Mothers donates kidney to 7-year-old son giving him chance at better life

From the time Colton Makow was born, he faced an uphill battle. He spent his first 61 days of life in Texas Children’s Hospital’s Neonatal Intensive Care Unit, and while there, was told by doctors that his kidneys were damaged from lack of oxygen and that he one day would need a transplant.

Devastated by the news, Colton’s mother, Julie Makow, knew she would do everything she could to save her son, including giving him one of her kidneys if that’s what it took to keep him alive.

“I always thought, if given the chance, that’s going to be the one thing I can do to make it better,” Julie said. “I knew I was going to be a part of that, and that I would be the first one tested to be a match.”

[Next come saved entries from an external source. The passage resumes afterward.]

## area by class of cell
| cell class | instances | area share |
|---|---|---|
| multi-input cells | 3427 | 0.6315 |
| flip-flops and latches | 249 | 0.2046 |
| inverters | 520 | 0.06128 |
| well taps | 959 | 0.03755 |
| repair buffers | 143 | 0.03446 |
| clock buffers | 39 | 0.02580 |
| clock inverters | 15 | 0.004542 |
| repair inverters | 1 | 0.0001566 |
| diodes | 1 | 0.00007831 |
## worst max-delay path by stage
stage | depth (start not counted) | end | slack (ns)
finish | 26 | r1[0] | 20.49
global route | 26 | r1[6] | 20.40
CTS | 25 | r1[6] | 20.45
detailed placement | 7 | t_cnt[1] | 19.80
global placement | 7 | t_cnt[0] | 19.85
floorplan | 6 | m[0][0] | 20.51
Context: an optimization exercise on an open-source flow, tuned for small area. The choices shown serve that exercise and are no tape-out recipe. Only simulation tests tie the RTL to the original design; equivalence was not proved. Power and IR drop assume default switching activity.

==> flow/design.v <==
module dataPath(
	input IRload,JMPmux, PCload, Meminst, MemWr, Aload, Reset, Clock, Sub,In,
	input [1:0] Asel,
	input [7:0] Input,
	output Aeq0, Apos,
	output [4:0] Address,
	output wire [2:0] IR,
	output [7:0] Output, RAM_Q);
	reg [7:0] ir, a, q;
	reg [4:0] pc;
	reg [7:0] mem [0:31];
	function [7:0] init_val(input integer w);
		case (w)
			0: init_val = 8'b10000000;  1: init_val = 8'b00111110;
			2: init_val = 8'b10000000;  3: init_val = 8'b00111111;
			4: init_val = 8'b00011110;  5: init_val = 8'b01111111;
			6: init_val = 8'b10110000;  7: init_val = 8'b11001100;
			8: init_val = 8'b00011111;  9: init_val = 8'b01111110;
			10: init_val = 8'b00111111; 11: init_val = 8'b11000100;
			12: init_val = 8'b00011110; 13: init_val = 8'b01111111;
			14: init_val = 8'b00111110; 15: init_val = 8'b11000100;
			16: init_val = 8'b00011110; 17: init_val = 8'b11111111;
			default: init_val = 8'b00000000;
		endcase
	endfunction
	wire [4:0] addr_n;
	genvar g, k;
	generate for (g = 0; g < 5; g = g + 1) begin : am
		mux2i u_m(.a0(pc[g]), .a1(ir[g]), .s(Meminst), .y(addr_n[g]));
		inv u_i(.a(addr_n[g]), .y(Address[g]));
	end endgenerate
	assign IR = ir[7:5];
	assign Output = a;
	assign Aeq0 = (a == 8'd0);
	assign Apos = ~a[7];
	assign RAM_Q = q;
	wire [31:0] rsel, wen;
	wire hold;
	dec u_dec(.a(Address), .an(addr_n), .In(In), .MemWr(MemWr), .rsel(rsel), .hold(hold), .wen(wen));
	wire [7:0] d0 = {8{In}} & a;
	wire [7:0] d1 = {8{~In}} | a;
	generate for (g = 0; g < 32; g = g + 1) begin : word
		for (k = 0; k < 8; k = k + 1) begin : b
			always @(posedge Clock)
				if (wen[g])
					mem[g][k] <= (g <= 17 || g >= 30) ? (init_val(g) >> k & 1 ? d1[k] : d0[k]) : a[k];
		end
	end endgenerate
	wire [7:0] q_next;
	generate for (g = 0; g < 8; g = g + 1) begin : rbit
		wire [32:0] d, s;
		for (k = 0; k < 32; k = k + 1) begin : t
			assign d[k] = mem[k][g];
		end
		assign d[32] = q[g];
		assign s = {hold, rsel};
		wire [10:0] nt;
		for (k = 0; k < 11; k = k + 1) begin : a
			aoi222 u(.a1(s[3*k]), .b1(d[3*k]), .a2(s[3*k+1]), .b2(d[3*k+1]), .a3(s[3*k+2]), .b3(d[3*k+2]), .y(nt[k]));
		end
		nand11 n(.x(nt), .y(q_next[g]));
	end endgenerate
	always @(posedge Clock) q <= q_next;
	always @(posedge Clock, posedge Reset)
		if (Reset) ir <= 8'd0;
		else if (IRload) ir <= q;
	wire [4:0] pc_inc;
	wire pc_jmp;
	pcnext u_pc(.pc(pc), .PCload(PCload), .JMPmux(JMPmux), .jmp(pc_jmp), .y(pc_inc));
	always @(posedge Clock, posedge Reset)
		if (Reset) pc <= 5'd0;
		else pc <= pc_jmp ? ir[4:0] : pc_inc;
	wire [7:0] a_next;
	alu u_alu(.a(a), .q(q), .in(Input), .Asel(Asel), .Sub(Sub), .Aload(Aload), .y(a_next));
	always @(posedge Clock, posedge Reset)
		if (Reset) a <= 8'd0;
		else a <= a_next;
endmodule
module dec(input [4:0] a, an, input In, MemWr, output [31:0] rsel, output hold, output [31:0] wen);
	wire [7:0] nhi;
	wire [3:0] nlo_r, nlo_w;
	predec u_pre(.a(a), .an(an), .In(In), .MemWr(MemWr), .nhi(nhi), .nlo_r(nlo_r), .nlo_w(nlo_w), .hold(hold));
	genvar w;
	generate for (w = 0; w < 32; w = w + 1) begin : d
		nor2 u_r(.a(nlo_r[w % 4]), .b(nhi[w / 4]), .y(rsel[w]));
		if (w <= 17 || w >= 30) begin : init
			o21ai u_w(.a1(nlo_w[w % 4]), .a2(nhi[w / 4]), .b1(In), .y(wen[w]));
		end else begin : plain
			nor2 u_w(.a(nlo_w[w % 4]), .b(nhi[w / 4]), .y(wen[w]));
		end
	end endgenerate
endmodule
module predec(input [4:0] a, an, input In, MemWr, output [7:0] nhi, output [3:0] nlo_r, nlo_w, output hold);
	wire mwn;
	genvar j;
	inv u_mw(.a(MemWr), .y(mwn));
	nand2 u_hold(.a(In), .b(mwn), .y(hold));
	generate for (j = 0; j < 8; j = j + 1) begin : h
		nand3 u(.a(j & 1 ? a[2] : an[2]), .b(j & 2 ? a[3] : an[3]), .c(j & 4 ? a[4] : an[4]), .y(nhi[j]));
	end
	for (j = 0; j < 4; j = j + 1) begin : l
		nand4 u_r(.a(In), .b(mwn), .c(j & 1 ? a[0] : an[0]), .d(j & 2 ? a[1] : an[1]), .y(nlo_r[j]));
		nand4 u_w(.a(In), .b(MemWr), .c(j & 1 ? a[0] : an[0]), .d(j & 2 ? a[1] : an[1]), .y(nlo_w[j]));
	end endgenerate
endmodule
module mux2i(input a0, a1, s, output y);
	assign y = ~(s ? a1 : a0);
endmodule
module inv(input a, output y);
	assign y = ~a;
endmodule
module nand2(input a, b, output y);
	assign y = ~(a & b);
endmodule
module nand3(input a, b, c, output y);
	assign y = ~(a & b & c);
endmodule
module nand4(input a, b, c, d, output y);
	assign y = ~(a & b & c & d);
endmodule
module nor2(input a, b, output y);
	assign y = ~(a | b);
endmodule
module o21ai(input a1, a2, b1, output y);
	assign y = ~((a1 | a2) & b1);
endmodule
module alu(input [7:0] a, q, in, input [1:0] Asel, input Sub, Aload, output [7:0] y);
	wire sg, eq, ei, ka, arith;
	alusel u_sel(.Asel(Asel), .Aload(Aload), .Sub(Sub), .arith(arith), .sg(sg), .eq(eq), .ei(ei), .ka(ka));
	wire [7:0] c;
	genvar i;
	generate for (i = 0; i < 8; i = i + 1) begin : b
		wire x, yv;
		and2 u_a(.a(a[i]), .b(ka), .y(x));
		if (i == 0) begin : z
			wire m;
			ao22 u_y(.a1(q[i]), .a2(eq), .b1(in[i]), .b2(ei), .y(yv));
			xor2 u_s(.a(x), .b(yv), .y(y[i]));
			mux2c u_m(.a0(Sub), .a1(a[i]), .s(q[i]), .en(arith), .y(c[1]));
		end else begin : n
			wire qx;
			xor2 u_x(.a(q[i]), .b(sg), .y(qx));
			ao22 u_y(.a1(qx), .a2(eq), .b1(in[i]), .b2(ei), .y(yv));
			if (i < 7) begin : f
				fadd u_f(.a(x), .b(yv), .ci(c[i]), .s(y[i]), .co(c[i+1]));
			end else begin : l
				wire p;
				xor2 u_p(.a(x), .b(yv), .y(p));
				xor2 u_s(.a(p), .b(c[i]), .y(y[i]));
			end
		end
	end endgenerate
endmodule
module alusel(input [1:0] Asel, input Aload, Sub, output arith, sg, eq, ei, ka);
	assign arith = Aload & ~Asel[1] & ~Asel[0];     
	assign sg = Sub & arith;                       
	assign eq = Aload & (Asel[1] | ~Asel[0]);     
	assign ei = Aload & ~Asel[1] & Asel[0];       
	assign ka = ~(Aload & (Asel[1] | Asel[0]));   
endmodule
module mux2c(input a0, a1, s, en, output y);
	assign y = en & (s ? a1 : a0);
endmodule
module and2(input a, b, output y);
	assign y = a & b;
endmodule
module ao22(input a1, a2, b1, b2, output y);
	assign y = (a1 & a2) | (b1 & b2);
endmodule
module pcnext(input [4:0] pc, input PCload, JMPmux, output jmp, output [4:0] y);
	wire inc;
	pcsel u_sel(.PCload(PCload), .JMPmux(JMPmux), .jmp(jmp), .inc(inc));
	wire [5:0] c;
	assign c[0] = inc;
	genvar i;
	generate for (i = 0; i < 5; i = i + 1) begin : b
		if (i < 4) begin : h
			hadd u_h(.a(pc[i]), .b(c[i]), .s(y[i]), .co(c[i+1]));
		end else begin : x
			xor2 u_x(.a(pc[i]), .b(c[i]), .y(y[i]));
		end
	end endgenerate
endmodule
module pcsel(input PCload, JMPmux, output jmp, inc);
	assign jmp = PCload & JMPmux;
	assign inc = PCload & ~JMPmux;
endmodule
module hadd(input a, b, output s, co);
	assign {co, s} = a + b;
endmodule
module xor2(input a, b, output y);
	assign y = a ^ b;
endmodule
module fadd(input a, b, ci, output s, co);
	assign {co, s} = a + b + ci;
endmodule
module aoi222(input a1, b1, a2, b2, a3, b3, output y);
	assign y = ~((a1 & b1) | (a2 & b2) | (a3 & b3));
endmodule
module nand11(input [10:0] x, output y);
	assign y = ~&x;
endmodule
==> flow/config.mk <==
export PLATFORM = sky130hd
export DESIGN_NAME = dataPath
export DESIGN_NICKNAME = dataPath
export VERILOG_FILES = /design/flow/design.v
export SDC_FILE = /design/flow/constraint.sdc
export NUM_CORES = 4
export LEC_CHECK = 0
export CAP_MARGIN = 0
export CORE_MARGIN = 2
export CORE_UTILIZATION = 70
export GPL_TIMING_DRIVEN = 0
export SETUP_SLACK_MARGIN = 0.05
export SLEW_MARGIN = 0
export SYNTH_HIERARCHICAL = 1
==> flow/constraint.sdc <==
create_clock -name core_clock -period 4.0 [get_ports {Clock}]
set_input_delay 0.8000 -clock core_clock [delete_from_list [all_inputs] [get_ports {Clock}]]
set_output_delay 0.8000 -clock core_clock [all_outputs]
set_load 0.01 [all_outputs]
standard.sh (not shown) runs the stock make flow with config.mk's settings and CLKGATE_MAP_FILE= SYNTH_SCRIPT=/design/flow/synth_recipe.tcl, a recipe that flattens the netlist after the stock synthesis.
==> flow/flow/run.sh <==
#!/bin/bash
# The standard layout, with these changes: the port buffers are buf_1 cells instead of the
# clkdlybuf4s50_1 that buffer_ports picks by default, the buffers that abc left in the netlist
# are removed before placement, and CTS builds the tree from small clock buffers and adds no
# dummy loads.
set -euo pipefail
export REMOVE_ABC_BUFFERS=1
export BUFFER_PORTS_ARGS="-buffer_cell sky130_fd_sc_hd__buf_1"
export CTS_ARGS="-sink_clustering_enable -repair_clock_nets -buf_list sky130_fd_sc_hd__clkbuf_4 -sink_clustering_size 10 -sink_clustering_max_diameter 60 -dont_use_dummy_load"
bash standard.sh > standard.log 2>&1
The first run passed the timing, design-rule and antenna checks.
Rerun with:
--- a/flow/design.v
+++ b/flow/design.v
@@ -122,47 +122,37 @@
 	assign y = ~(a | b);
 endmodule
 module o21ai(input a1, a2, b1, output y);
 	assign y = ~((a1 | a2) & b1);
 endmodule
 module alu(input [7:0] a, q, in, input [1:0] Asel, input Sub, Aload, output [7:0] y);
-	wire sg, eq, ei, ka, arith;
-	alusel u_sel(.Asel(Asel), .Aload(Aload), .Sub(Sub), .arith(arith), .sg(sg), .eq(eq), .ei(ei), .ka(ka));
+	wire sg, eq, ei, ka;
+	alusel u_sel(.Asel(Asel), .Aload(Aload), .Sub(Sub), .sg(sg), .eq(eq), .ei(ei), .ka(ka));
 	wire [7:0] c;
+	assign c[0] = sg;
 	genvar i;
 	generate for (i = 0; i < 8; i = i + 1) begin : b
-		wire x, yv;
+		wire x, qx, yv;
 		and2 u_a(.a(a[i]), .b(ka), .y(x));
-		if (i == 0) begin : z
-			wire m;
-			ao22 u_y(.a1(q[i]), .a2(eq), .b1(in[i]), .b2(ei), .y(yv));
-			xor2 u_s(.a(x), .b(yv), .y(y[i]));
-			mux2c u_m(.a0(Sub), .a1(a[i]), .s(q[i]), .en(arith), .y(c[1]));
-		end else begin : n
-			wire qx;
-			xor2 u_x(.a(q[i]), .b(sg), .y(qx));
-			ao22 u_y(.a1(qx), .a2(eq), .b1(in[i]), .b2(ei), .y(yv));
-			if (i < 7) begin : f
-				fadd u_f(.a(x), .b(yv), .ci(c[i]), .s(y[i]), .co(c[i+1]));
-			end else begin : l
-				wire p;
-				xor2 u_p(.a(x), .b(yv), .y(p));
-				xor2 u_s(.a(p), .b(c[i]), .y(y[i]));
-			end
+		xor2 u_x(.a(q[i]), .b(sg), .y(qx));
+		ao22 u_y(.a1(qx), .a2(eq), .b1(in[i]), .b2(ei), .y(yv));
+		if (i < 7) begin : f
+			fadd u_f(.a(x), .b(yv), .ci(c[i]), .s(y[i]), .co(c[i+1]));
+		end else begin : l
+			wire p;
+			xor2 u_p(.a(x), .b(yv), .y(p));
+			xor2 u_s(.a(p), .b(c[i]), .y(y[i]));
 		end
 	end endgenerate
 endmodule
-module alusel(input [1:0] Asel, input Aload, Sub, output arith, sg, eq, ei, ka);
-	assign arith = Aload & ~Asel[1] & ~Asel[0];     
+module alusel(input [1:0] Asel, input Aload, Sub, output sg, eq, ei, ka);
+	wire arith = Aload & ~Asel[1] & ~Asel[0];
 	assign sg = Sub & arith;                       
 	assign eq = Aload & (Asel[1] | ~Asel[0]);     
 	assign ei = Aload & ~Asel[1] & Asel[0];       
 	assign ka = ~(Aload & (Asel[1] | Asel[0]));   
-endmodule
-module mux2c(input a0, a1, s, en, output y);
-	assign y = en & (s ? a1 : a0);
 endmodule
 module and2(input a, b, output y);
 	assign y = a & b;
 endmodule
 module ao22(input a1, a2, b1, b2, output y);
 	assign y = (a1 & a2) | (b1 & b2);
- non-clock buffer count is higher by 1
- count of clock-buffer cells in the layout stays the same
- total power is lower by about 0.33%
- combinational power is about the same
- worst hold slack improves by 0.017 ns

static timing again, ports no longer ideal:
The results above use ideal ports. As a check the final layouts listed here were re-extracted and re-timed, cells and wires unchanged. Step 1 assumes that a clkbuf_16 drives the clock port and a buf_2 every other input. Step 2 also shifts input and output timing later by t, the mid clock arrival at the registers, as if the neighbouring blocks saw the same clock. a / b / c = ideal ports / drivers / drivers and shift; a / b = the first two.
run	t, ns	setup WS [ns]	worst setup path at the end	pins driven straight from the clock port
the first run	0.649	0.176 / 0.187 / -0.463	input to register	1
the second run	0.637	0.093 / 0.107 / -0.531	input to register	1
With both steps, setup timing fails in the first run and the second run, where it was met with ideal ports. The setup slack of the first run, which loses most, moves by +0.011 ns with the drivers and by -0.639 ns with both steps.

Julie got her chance to see if she was a viable donor candidate when doctors told her and Colton, then 6 years old, that it was time to make a move toward getting a kidney transplant. After the test, Julie was told she was a perfect match and that she could donate one of her kidneys to her son.

In February, Dr. Christine O’Mahony, surgical director of kidney transplantation at Texas Children’s Hospital, performed the surgery. Texas Children’s performs about 30 kidney transplants a year. When the organ comes from a living donor, it typically lasts longer. For Colton, that means hopefully it will be a long time before he needs another transplant.

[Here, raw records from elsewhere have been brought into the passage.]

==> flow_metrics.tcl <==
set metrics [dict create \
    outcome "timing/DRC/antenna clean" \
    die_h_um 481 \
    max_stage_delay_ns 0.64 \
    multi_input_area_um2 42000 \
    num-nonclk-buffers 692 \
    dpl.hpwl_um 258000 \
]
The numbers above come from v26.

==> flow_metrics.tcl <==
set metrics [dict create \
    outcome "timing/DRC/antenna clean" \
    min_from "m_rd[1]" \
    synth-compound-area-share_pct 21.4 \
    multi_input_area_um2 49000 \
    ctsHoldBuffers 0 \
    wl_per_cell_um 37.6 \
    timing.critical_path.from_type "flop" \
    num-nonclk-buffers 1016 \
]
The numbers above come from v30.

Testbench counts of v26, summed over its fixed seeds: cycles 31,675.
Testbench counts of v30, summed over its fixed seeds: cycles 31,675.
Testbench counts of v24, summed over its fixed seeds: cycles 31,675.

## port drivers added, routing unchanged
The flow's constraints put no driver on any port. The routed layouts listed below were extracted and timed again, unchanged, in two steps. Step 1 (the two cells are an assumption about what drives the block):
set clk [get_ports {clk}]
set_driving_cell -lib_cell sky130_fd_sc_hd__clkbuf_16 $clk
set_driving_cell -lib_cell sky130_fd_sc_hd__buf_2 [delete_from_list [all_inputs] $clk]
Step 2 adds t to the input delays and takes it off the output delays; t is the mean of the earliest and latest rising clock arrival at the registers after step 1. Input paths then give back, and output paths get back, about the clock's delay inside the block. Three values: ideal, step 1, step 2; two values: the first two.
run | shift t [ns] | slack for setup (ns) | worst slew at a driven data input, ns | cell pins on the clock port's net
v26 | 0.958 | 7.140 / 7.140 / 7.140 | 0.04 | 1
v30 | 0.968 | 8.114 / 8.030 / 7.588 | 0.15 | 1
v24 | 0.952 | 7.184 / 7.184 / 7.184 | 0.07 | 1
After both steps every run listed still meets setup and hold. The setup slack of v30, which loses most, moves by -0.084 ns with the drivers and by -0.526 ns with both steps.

“He’ll have to go see the physicians a lot more frequently than he would if he were another kid, he’ll have to get labs, but his life will otherwise be the same,” O’Mahony said. “He can play sports, go to school and be just like everybody else.”

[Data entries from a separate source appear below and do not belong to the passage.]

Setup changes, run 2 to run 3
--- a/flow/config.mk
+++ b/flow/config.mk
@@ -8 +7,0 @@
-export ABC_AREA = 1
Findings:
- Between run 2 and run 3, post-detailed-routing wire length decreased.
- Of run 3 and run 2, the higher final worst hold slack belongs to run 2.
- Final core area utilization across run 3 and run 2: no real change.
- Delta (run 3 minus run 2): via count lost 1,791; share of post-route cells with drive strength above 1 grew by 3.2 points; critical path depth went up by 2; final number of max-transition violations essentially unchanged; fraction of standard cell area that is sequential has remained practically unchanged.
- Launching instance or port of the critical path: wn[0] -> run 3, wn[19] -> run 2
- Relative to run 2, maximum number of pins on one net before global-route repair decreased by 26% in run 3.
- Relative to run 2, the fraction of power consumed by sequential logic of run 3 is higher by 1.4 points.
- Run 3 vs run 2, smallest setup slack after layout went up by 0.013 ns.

Kirti Bhakta, the transplant coordinator who worked with Colton and Julie, said she has witnessed the selfless sacrifices parents make for their children time and time again.

“It is truly heartwarming,” she said. “So many of our parents will do anything to give their children a better chance at a good life. Their actions are the epitome of unconditional love.”

Dr. Sarah Swartz, medical director of dialysis for Texas Children’s Hospital, also worked with Colton and Julie and said their story is perfect for Mother’s Day.

“Colton now has the chance to live a better life, thanks to his mom,” Swartz said. “What a beautiful reminder to him and others the power of a mother’s love as well as the difference an organ donor can make in someone’s life.”